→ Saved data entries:
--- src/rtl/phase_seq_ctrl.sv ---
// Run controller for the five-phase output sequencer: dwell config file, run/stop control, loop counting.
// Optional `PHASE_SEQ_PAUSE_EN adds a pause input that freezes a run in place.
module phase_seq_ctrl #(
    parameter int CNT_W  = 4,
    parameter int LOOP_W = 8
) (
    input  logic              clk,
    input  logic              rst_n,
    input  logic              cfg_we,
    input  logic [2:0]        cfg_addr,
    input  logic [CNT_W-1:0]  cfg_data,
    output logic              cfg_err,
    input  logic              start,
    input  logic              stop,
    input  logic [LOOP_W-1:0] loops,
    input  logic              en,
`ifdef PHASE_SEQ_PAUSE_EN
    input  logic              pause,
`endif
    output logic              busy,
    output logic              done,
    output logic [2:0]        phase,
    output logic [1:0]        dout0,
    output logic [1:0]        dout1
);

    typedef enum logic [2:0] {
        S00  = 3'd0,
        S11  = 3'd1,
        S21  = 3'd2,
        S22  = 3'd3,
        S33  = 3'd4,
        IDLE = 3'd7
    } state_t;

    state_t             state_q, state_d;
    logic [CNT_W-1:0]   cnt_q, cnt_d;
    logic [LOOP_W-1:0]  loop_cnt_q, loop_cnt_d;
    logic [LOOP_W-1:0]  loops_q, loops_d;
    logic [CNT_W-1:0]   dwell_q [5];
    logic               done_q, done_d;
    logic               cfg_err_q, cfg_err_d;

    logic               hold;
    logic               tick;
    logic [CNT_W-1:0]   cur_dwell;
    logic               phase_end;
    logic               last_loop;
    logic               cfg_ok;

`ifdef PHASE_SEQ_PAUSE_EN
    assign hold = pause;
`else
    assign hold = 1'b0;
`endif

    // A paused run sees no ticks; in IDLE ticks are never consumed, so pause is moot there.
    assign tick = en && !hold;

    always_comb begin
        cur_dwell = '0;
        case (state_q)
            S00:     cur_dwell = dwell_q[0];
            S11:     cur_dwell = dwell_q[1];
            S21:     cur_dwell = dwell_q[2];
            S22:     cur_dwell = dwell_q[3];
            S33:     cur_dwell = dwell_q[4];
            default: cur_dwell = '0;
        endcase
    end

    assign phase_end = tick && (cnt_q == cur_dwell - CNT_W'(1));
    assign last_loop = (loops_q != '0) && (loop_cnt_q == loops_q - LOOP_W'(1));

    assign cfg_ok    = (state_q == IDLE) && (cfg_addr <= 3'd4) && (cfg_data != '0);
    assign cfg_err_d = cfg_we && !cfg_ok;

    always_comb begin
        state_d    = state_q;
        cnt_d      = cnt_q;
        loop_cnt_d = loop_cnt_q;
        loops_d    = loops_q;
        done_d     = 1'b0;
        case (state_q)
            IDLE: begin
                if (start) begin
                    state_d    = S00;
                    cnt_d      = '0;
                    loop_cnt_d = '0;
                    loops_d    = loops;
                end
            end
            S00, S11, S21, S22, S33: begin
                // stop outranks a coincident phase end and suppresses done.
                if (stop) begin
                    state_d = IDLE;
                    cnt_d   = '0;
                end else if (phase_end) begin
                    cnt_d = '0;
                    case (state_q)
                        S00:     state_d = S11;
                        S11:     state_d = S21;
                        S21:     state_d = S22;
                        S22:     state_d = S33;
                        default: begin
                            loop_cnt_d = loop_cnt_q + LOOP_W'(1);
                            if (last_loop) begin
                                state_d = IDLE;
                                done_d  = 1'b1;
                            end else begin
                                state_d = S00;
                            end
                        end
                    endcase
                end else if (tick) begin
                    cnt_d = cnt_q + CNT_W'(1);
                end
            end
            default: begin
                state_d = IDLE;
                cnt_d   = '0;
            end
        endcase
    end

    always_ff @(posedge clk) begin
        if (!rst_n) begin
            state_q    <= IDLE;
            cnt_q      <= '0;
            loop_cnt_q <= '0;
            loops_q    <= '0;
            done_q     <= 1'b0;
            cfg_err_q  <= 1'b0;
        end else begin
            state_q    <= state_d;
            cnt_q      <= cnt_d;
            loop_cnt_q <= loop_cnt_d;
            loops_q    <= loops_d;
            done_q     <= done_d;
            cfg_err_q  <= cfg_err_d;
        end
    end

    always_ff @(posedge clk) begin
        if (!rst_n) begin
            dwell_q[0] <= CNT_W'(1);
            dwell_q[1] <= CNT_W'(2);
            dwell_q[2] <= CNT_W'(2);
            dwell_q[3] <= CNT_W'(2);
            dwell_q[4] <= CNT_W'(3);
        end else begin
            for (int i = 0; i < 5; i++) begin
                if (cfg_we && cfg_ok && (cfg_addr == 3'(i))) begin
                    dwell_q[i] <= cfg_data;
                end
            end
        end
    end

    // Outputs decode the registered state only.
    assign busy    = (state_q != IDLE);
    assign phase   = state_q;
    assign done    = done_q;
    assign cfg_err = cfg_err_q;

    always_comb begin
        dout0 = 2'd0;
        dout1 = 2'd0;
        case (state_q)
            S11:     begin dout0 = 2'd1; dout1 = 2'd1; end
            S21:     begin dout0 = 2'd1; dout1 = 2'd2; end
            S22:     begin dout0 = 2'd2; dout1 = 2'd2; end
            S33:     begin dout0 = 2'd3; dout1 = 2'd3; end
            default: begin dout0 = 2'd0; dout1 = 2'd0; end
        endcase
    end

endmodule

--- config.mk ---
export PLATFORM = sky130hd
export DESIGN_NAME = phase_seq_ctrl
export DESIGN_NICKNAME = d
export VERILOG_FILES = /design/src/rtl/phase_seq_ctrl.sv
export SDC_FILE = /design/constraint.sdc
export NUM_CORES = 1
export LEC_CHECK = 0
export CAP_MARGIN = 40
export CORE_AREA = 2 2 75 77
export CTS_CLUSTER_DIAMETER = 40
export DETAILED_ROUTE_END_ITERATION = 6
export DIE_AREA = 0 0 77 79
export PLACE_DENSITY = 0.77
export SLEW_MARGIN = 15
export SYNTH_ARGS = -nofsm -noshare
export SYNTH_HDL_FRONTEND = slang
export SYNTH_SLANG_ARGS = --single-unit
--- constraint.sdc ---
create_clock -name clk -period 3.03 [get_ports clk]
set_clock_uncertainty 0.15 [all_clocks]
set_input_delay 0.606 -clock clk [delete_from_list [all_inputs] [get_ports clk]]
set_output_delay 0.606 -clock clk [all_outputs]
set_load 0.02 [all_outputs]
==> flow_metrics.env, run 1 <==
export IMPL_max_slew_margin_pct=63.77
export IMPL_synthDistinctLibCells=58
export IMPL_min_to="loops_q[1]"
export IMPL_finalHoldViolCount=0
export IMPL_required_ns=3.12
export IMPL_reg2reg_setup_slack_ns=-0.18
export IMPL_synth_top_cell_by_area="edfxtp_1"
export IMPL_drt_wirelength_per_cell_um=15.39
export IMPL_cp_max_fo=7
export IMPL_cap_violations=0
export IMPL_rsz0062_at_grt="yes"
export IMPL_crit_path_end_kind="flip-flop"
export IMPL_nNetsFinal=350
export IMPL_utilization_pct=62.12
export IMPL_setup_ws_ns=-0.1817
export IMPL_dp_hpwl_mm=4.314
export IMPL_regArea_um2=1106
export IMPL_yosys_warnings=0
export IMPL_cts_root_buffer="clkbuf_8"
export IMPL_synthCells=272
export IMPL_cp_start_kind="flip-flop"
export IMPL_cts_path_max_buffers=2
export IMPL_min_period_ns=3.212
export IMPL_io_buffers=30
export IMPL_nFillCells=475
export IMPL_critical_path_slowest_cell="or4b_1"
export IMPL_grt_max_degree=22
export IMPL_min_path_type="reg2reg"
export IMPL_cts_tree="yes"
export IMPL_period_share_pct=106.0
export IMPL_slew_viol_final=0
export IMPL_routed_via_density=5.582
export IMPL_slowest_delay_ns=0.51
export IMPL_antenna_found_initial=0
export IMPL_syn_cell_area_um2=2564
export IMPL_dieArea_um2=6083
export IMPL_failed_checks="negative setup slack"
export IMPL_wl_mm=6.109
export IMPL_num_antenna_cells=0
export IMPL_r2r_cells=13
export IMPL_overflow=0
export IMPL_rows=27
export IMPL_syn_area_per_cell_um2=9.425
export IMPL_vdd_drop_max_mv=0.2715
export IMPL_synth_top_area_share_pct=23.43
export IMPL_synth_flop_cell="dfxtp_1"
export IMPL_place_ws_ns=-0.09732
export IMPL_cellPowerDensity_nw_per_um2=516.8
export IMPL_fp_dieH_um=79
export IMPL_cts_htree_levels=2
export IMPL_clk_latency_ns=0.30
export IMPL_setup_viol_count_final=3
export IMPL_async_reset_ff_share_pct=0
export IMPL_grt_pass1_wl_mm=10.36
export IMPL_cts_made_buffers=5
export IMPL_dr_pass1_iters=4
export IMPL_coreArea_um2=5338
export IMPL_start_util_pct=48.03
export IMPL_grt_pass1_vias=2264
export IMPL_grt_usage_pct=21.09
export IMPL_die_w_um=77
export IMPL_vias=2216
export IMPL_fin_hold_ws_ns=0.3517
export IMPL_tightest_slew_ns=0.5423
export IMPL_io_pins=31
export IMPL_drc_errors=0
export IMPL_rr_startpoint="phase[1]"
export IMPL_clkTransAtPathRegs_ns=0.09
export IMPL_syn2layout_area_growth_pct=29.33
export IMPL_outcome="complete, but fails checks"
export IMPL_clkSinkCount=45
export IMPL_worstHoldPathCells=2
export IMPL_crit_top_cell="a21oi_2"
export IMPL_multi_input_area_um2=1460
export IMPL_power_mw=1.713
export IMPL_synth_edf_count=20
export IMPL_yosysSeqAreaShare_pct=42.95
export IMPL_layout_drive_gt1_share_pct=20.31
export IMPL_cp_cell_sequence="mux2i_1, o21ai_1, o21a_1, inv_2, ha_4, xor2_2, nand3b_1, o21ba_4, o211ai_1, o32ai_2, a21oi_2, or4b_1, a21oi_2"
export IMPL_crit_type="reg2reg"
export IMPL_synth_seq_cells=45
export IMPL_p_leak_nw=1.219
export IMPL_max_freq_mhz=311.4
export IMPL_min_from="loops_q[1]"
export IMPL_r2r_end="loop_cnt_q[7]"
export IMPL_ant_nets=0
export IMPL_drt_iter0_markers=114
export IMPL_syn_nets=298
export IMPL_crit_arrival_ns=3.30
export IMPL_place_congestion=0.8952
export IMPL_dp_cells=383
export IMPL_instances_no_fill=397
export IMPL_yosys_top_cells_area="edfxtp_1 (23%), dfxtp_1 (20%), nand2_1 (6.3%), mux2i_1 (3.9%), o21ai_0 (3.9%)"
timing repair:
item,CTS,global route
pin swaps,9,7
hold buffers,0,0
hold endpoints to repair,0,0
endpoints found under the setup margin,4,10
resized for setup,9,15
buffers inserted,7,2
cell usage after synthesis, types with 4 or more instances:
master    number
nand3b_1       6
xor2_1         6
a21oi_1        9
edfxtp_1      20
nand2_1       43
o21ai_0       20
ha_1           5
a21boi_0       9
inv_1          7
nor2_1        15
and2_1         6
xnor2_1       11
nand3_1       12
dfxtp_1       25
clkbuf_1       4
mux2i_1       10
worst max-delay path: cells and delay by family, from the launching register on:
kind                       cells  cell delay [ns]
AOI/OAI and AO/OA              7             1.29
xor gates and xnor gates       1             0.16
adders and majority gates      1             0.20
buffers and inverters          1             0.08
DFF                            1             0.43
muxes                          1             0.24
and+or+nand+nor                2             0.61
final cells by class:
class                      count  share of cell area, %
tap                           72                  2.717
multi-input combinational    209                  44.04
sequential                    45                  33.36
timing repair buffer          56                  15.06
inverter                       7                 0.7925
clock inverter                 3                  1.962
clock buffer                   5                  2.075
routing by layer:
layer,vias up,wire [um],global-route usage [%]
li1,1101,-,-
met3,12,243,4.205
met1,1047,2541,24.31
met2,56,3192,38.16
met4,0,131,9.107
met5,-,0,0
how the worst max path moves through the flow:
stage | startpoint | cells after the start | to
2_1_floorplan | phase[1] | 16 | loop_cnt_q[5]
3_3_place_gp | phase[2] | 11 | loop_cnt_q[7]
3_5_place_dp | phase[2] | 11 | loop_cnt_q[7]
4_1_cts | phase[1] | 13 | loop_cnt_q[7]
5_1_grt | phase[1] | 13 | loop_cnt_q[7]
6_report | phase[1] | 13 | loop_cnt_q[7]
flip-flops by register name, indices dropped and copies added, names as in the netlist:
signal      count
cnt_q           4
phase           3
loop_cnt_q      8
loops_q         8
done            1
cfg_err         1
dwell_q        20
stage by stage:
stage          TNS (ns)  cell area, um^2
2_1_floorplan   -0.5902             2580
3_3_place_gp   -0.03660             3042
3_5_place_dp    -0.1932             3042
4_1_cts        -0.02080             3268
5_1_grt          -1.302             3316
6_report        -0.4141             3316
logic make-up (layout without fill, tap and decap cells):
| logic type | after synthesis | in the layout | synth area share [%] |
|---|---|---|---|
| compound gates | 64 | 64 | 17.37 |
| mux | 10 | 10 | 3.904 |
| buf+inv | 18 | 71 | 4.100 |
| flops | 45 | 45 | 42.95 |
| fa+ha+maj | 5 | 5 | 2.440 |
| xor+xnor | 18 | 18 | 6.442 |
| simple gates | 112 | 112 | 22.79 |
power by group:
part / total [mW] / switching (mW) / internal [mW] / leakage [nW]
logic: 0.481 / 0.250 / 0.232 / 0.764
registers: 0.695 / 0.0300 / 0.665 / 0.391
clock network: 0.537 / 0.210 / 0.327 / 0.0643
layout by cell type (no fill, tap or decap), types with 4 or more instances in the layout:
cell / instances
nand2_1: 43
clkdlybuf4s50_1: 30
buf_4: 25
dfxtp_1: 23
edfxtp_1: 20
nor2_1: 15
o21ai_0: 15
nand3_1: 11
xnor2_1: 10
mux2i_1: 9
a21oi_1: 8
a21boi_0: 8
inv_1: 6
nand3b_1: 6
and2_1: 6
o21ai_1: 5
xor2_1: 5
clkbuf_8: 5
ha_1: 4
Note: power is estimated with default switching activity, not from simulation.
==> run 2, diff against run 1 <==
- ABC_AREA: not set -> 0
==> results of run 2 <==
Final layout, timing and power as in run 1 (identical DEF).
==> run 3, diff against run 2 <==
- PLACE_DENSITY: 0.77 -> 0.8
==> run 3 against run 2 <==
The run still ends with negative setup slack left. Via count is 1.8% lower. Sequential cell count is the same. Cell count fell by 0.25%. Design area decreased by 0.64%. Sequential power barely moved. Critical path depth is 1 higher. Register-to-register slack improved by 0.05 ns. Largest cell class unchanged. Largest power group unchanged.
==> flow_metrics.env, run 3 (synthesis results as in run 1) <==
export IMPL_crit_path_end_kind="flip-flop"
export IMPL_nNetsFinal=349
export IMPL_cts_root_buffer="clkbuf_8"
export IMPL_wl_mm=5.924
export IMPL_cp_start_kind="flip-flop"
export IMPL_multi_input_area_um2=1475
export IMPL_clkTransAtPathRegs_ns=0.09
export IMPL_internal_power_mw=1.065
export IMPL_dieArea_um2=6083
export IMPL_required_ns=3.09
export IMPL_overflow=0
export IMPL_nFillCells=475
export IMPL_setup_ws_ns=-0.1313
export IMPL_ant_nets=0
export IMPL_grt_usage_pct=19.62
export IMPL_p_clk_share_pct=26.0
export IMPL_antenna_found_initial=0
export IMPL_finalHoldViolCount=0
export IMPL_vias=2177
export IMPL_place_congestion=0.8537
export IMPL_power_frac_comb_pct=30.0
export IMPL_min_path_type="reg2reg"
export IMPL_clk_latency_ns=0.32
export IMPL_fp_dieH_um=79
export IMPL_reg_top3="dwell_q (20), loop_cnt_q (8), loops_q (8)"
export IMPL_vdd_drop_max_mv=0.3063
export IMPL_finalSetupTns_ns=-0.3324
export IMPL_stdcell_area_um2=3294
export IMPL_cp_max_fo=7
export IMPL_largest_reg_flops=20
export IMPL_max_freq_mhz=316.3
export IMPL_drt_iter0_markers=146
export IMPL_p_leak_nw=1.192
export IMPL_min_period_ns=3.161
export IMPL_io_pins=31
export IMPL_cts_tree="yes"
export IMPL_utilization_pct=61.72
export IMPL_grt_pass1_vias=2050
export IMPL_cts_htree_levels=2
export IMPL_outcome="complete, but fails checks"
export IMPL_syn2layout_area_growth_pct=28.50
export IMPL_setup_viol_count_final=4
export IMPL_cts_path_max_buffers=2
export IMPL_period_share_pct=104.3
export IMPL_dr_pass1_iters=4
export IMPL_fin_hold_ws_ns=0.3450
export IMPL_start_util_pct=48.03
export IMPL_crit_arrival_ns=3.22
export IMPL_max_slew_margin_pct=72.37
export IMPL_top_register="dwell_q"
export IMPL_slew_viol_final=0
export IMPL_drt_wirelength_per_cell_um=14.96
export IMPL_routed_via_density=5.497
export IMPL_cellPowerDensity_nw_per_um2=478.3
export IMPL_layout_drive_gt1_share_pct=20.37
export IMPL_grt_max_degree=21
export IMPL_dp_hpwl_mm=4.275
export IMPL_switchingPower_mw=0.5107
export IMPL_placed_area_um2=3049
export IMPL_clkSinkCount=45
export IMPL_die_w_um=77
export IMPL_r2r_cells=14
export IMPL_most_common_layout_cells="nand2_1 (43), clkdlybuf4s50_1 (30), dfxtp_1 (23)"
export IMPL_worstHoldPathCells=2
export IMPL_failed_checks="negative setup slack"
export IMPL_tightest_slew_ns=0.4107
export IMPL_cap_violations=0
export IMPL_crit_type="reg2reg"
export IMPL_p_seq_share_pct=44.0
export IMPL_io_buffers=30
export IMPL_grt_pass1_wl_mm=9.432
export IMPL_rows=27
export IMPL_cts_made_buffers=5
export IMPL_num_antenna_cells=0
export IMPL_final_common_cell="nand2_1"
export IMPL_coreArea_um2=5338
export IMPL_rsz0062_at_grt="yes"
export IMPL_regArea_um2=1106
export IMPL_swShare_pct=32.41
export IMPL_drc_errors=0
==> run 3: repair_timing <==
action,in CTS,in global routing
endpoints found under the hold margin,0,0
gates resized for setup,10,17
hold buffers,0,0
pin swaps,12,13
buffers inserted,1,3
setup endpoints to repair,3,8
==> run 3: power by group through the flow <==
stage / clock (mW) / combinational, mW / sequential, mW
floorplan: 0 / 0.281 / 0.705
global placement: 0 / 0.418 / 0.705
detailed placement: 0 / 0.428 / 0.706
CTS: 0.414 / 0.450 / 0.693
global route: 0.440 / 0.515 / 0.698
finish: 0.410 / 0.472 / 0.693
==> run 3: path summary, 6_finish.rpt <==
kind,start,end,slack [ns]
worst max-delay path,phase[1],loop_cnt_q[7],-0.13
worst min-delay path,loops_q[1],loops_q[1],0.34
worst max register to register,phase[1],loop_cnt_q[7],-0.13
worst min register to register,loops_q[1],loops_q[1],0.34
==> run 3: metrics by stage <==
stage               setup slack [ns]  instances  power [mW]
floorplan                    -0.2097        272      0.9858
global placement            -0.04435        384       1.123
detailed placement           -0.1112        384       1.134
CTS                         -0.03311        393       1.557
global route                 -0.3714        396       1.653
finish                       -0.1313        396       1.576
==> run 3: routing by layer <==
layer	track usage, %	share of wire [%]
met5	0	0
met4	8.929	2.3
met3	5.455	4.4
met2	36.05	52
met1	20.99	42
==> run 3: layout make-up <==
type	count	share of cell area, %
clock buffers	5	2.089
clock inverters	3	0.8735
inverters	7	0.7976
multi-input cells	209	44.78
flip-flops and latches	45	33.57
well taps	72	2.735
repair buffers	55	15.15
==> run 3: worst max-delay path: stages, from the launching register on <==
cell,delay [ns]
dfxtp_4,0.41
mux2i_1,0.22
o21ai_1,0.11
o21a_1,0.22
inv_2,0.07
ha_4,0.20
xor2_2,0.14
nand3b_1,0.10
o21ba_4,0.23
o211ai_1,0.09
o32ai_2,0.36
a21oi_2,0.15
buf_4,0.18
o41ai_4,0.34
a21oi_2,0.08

→ WORK TO COMPLETE:
Check every line of the records above for the string "under". Copy those that hold it.

→ TASK RESULT:
endpoints found under the setup margin,4,10
endpoints found under the hold margin,0,0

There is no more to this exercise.